Farrah Fawcett Fought for Privacy While Battling Cancer
Farrah Fawcett set a trap for hospital employees she suspected of leaking info.
May 12, 2009 — -- As Farrah Fawcett publicly battles terminal anal cancer, tabloids continue to clamor for the latest information about the 62-year-old's condition as the television icon fights to protect her privacy and patient rights.
In a move reminiscent of her famed show "Charlie's Angels," the '70s cover girl carried out her own sting operation to stop leaks about her condition.
And she gave the details of her sleuth skills to the Los Angeles Times in an exclusive interview that took place in August 2008 but wasn't published until Monday.
Fawcett said she had long suspected tabloids were getting a constant flow of information on her condition from inside the UCLA Medical Center, the hospital where she was being treated.
"When she would see an eye doctor, there would be a tabloid report she was going blind; when she got a pap smear, they'd say she was having a hysterectomy," said Los Angeles Times reporter Charles Ornstein, who spoke exclusively to Fawcett in August about her condition.
So when Fawcett's doctor told her that her cancer had returned in 2007, she deliberately withheld the news from her friends and family in order to prove that someone from the hospital was leaking information.
"I set it up with the doctor.
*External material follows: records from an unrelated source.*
From an optimization exercise on the open Yosys and OpenROAD flow, aimed at small area, a short achievable clock period and few clock cycles; shortcuts taken in it are not production practice.
RTL that was checked went through simulation tests only; none was proved equivalent to the original.
No activity file was given, so power comes from the tool's default toggle rates.

==> flow/design.v <==
package pix_pkg;
	localparam int PIXEL_BITS = 8;
	localparam int LANES      = 4;                   
	typedef logic [PIXEL_BITS-1:0]       pixel_t;
	typedef logic [LANES*PIXEL_BITS-1:0] beat_t;    
	localparam int LINE_BEATS   = 4;                 
	localparam int STORED_LINES = 4;                 
	typedef logic [1:0] col_t;                       
	typedef logic [2:0] row_cnt_t;                   
endpackage
package filt_pkg;
	typedef logic [1:0] rot_t;
	typedef logic [7:0] coeff_t;
	localparam coeff_t H_EDGE   = 8'd6;
	localparam coeff_t H_NEAR   = 8'd58;
	localparam coeff_t H_CENTER = 8'd128;
	typedef logic [15:0] prod_t;                     
	typedef logic [17:0] sum_t;                      
	localparam sum_t ROUND_BIAS  = 18'd128;
	localparam int   ROUND_SHIFT = 8;
endpackage
Context: an optimization exercise on an open-source flow, tuned for small area, a short achievable clock period and few clock cycles per item. The choices shown serve that exercise and are no tape-out recipe.
RTL that was checked went through simulation tests only; none was proved equivalent to the original.
Power figures rest on the tool's default switching activity, not on a simulated workload.

// ia_loader_top
module ia_loader_top (
    input  logic                                          clk,
    input  logic                                          rst_n,
    input  logic                                          init_cfg,
    input  logic [ia_pkg::reg_width-1:0]                  k,
    input  logic [ia_pkg::reg_width-1:0]                  n,
    input  logic [ia_pkg::reg_width-1:0]                  m,
    input  logic [ia_pkg::reg_width-1:0]                  lhs_base,
    input  logic [ia_pkg::reg_width-1:0]                  lhs_row_stride_b,
    input  logic signed [ia_pkg::reg_width-1:0]           lhs_zp,
    input  logic                                          send_ia_trigger,
    output logic                                          icb_cmd_valid,
    input  logic                                          icb_cmd_ready,
    output logic                                          icb_cmd_read,
    output logic [ia_pkg::reg_width-1:0]                  icb_cmd_addr,
    output logic [ia_pkg::len_width-1:0]                  icb_cmd_len,
    input  logic                                          icb_rsp_valid,
    output logic                                          icb_rsp_ready,
    input  logic [ia_pkg::bus_width-1:0]                  icb_rsp_rdata,
    output logic [ia_pkg::tile_size*ia_pkg::data_width-1:0] ia_out,
    output logic                                          ia_row_valid,
    output logic                                          ia_is_init_data,
    output logic                                          ia_calc_done,
    output logic                                          ia_sending_done,
    output logic                                          ia_data_valid
);
Size: roughly 2900 cells after synthesis, roughly 830 flip-flops, about 37000 µm² of cells after synthesis.
Settings: LEC_CHECK=0, ABC_CLOCK_PERIOD_IN_PS=2500, CAP_MARGIN=20, CORE_MARGIN=2, CORE_UTILIZATION=60, SETUP_SLACK_MARGIN=2.5, SLEW_MARGIN=20; clock period 5.5 ns.
run.sh (not shown) runs the stock make flow with config.mk's settings and CLKGATE_MAP_FILE= SYNTH_SCRIPT=/design/flow/synth_recipe.tcl, a recipe that flattens the netlist after the stock synthesis.
The first run produced a clean layout.
What follows belongs to an exercise in optimizing a design on an open flow for small area; a production flow would make more cautious choices. Only simulation tests tie the RTL to the original design; equivalence was not proved. No activity file was given, so power comes from the tool's default toggle rates.

## job 3834
==> module spi_ram_predec_n, before the edit <==
module spi_ram_predec_n (
  input  logic [3:0]  a,
  output logic [15:0] y_n
);
  logic [3:0] a_n;
  for (genvar k = 0; k < 4; k++) begin : g_inv
    spi_ram_inv u_inv (.a(a[k]), .y(a_n[k]));
  end
  for (genvar i = 0; i < 16; i++) begin : g_y
    spi_ram_nand4 u_nand (
      .a(i[0] ? a[0] : a_n[0]),
      .b(i[1] ? a[1] : a_n[1]),
      .c(i[2] ? a[2] : a_n[2]),
      .d(i[3] ? a[3] : a_n[3]),
      .y(y_n[i])
    );
  end
endmodule
This design comes from an exercise in tuning for small area on the open sky130 flow, not from production work.
RTL that was checked went through simulation tests only; none was proved equivalent to the original.
Power is estimated from default activity; no workload was simulated. The flow treats the clock pin as an ideal source, which a real chip does not have.

==> job 6691 <==
==> flow/design.v <==
package daq_pkg;
	localparam int DATA_W     = 16;	 
	localparam int ADDR_W     = 9;	 
	localparam int N_CH       = 4;	 
	localparam int FIFO_DEPTH = 16;	 
	localparam int PERIOD_W   = 32;	 
	localparam logic [DATA_W-1:0] VERSION_WORD = 16'h1000;
	localparam int CONVST_CYC = 2;	 
	localparam int RD_CYC     = 2;	 
	localparam logic [ADDR_W-1:0] ADDR_VERSION    = 9'h000;
	localparam logic [ADDR_W-1:0] ADDR_SAMPLE_DIV = 9'h002;
	localparam logic [ADDR_W-1:0] ADDR_PHASE_L    = 9'h00A;
	localparam logic [ADDR_W-1:0] ADDR_PHASE_H    = 9'h00C;
	localparam logic [ADDR_W-1:0] ADDR_CTRL       = 9'h00E;
	localparam logic [ADDR_W-1:0] ADDR_STATUS     = 9'h014;
	localparam logic [ADDR_W-1:0] ADDR_CH_BASE    = 9'h016;	 
	typedef logic [DATA_W-1:0]   data_t;
	typedef logic [PERIOD_W-1:0] period_t;
	typedef struct packed {
		logic              cs;
		logic              we;
		logic              rd;
		logic [ADDR_W-1:0] addr;
		data_t             wdata;
	} mcu_req_t;
	typedef struct packed {
		data_t [N_CH-1:0] ch;
	} sample_set_t;
	typedef struct packed {
		logic [DATA_W-3:0] rsvd;
		logic              fifo_clr;	 
		logic              enable;	 
	} ctrl_fields_t;
	typedef union packed {
		data_t        raw;
		ctrl_fields_t f;
	} ctrl_word_u;
endpackage
`timescale 1ns/1ns
module aoi222 (
	input  logic a1, a2, b1, b2, c1, c2,
	output logic y
);
	assign y = ~(a1 & a2 | b1 & b2 | c1 & c2);
endmodule
module aoi22 (
	input  logic a1, a2, b1, b2,
	output logic y
);
	assign y = ~(a1 & a2 | b1 & b2);
endmodule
I said, 'OK, you know and I know.' And I knew that if it came out, it was coming from UCLA," Fawcett said. "I couldn't believe how fast it came out — maybe four days.
The hospital discovered an employee had tapped into Fawcett's information more often that her own doctors. Fawcett asked the hospital for the employee's name, but it refused to give it to her.
"They said, 'We have a responsibility to protect our employees,'" Fawcett said.
"And I said, 'More than your patients?'" Fawcett recalled asking.
Eventually, after months of requests, UCLA gave Fawcett's lawyers the name of the administrative specialist who had gone through her records, the Los Angeles Times reported. Just as the hospital moved to fire Lawanda Jackson in July 2007, she quit, the paper said.
Prosecutors learned that the National Enquirer had paid the employee more than $4,600 for the actress's medical information, beginning in 2006. The checks were made out to Jackson's husband.
Jackson pleaded guilty in December to a felony charge of violating federal medical privacy laws for commercial purposes, but she died in March of cancer before she could be sentenced.
A spokesman for the UCLA Medical Center said they were "disturbed" by the release of Fawcett's private medical information and have "worked diligently" in the past year to ensure patient privacy.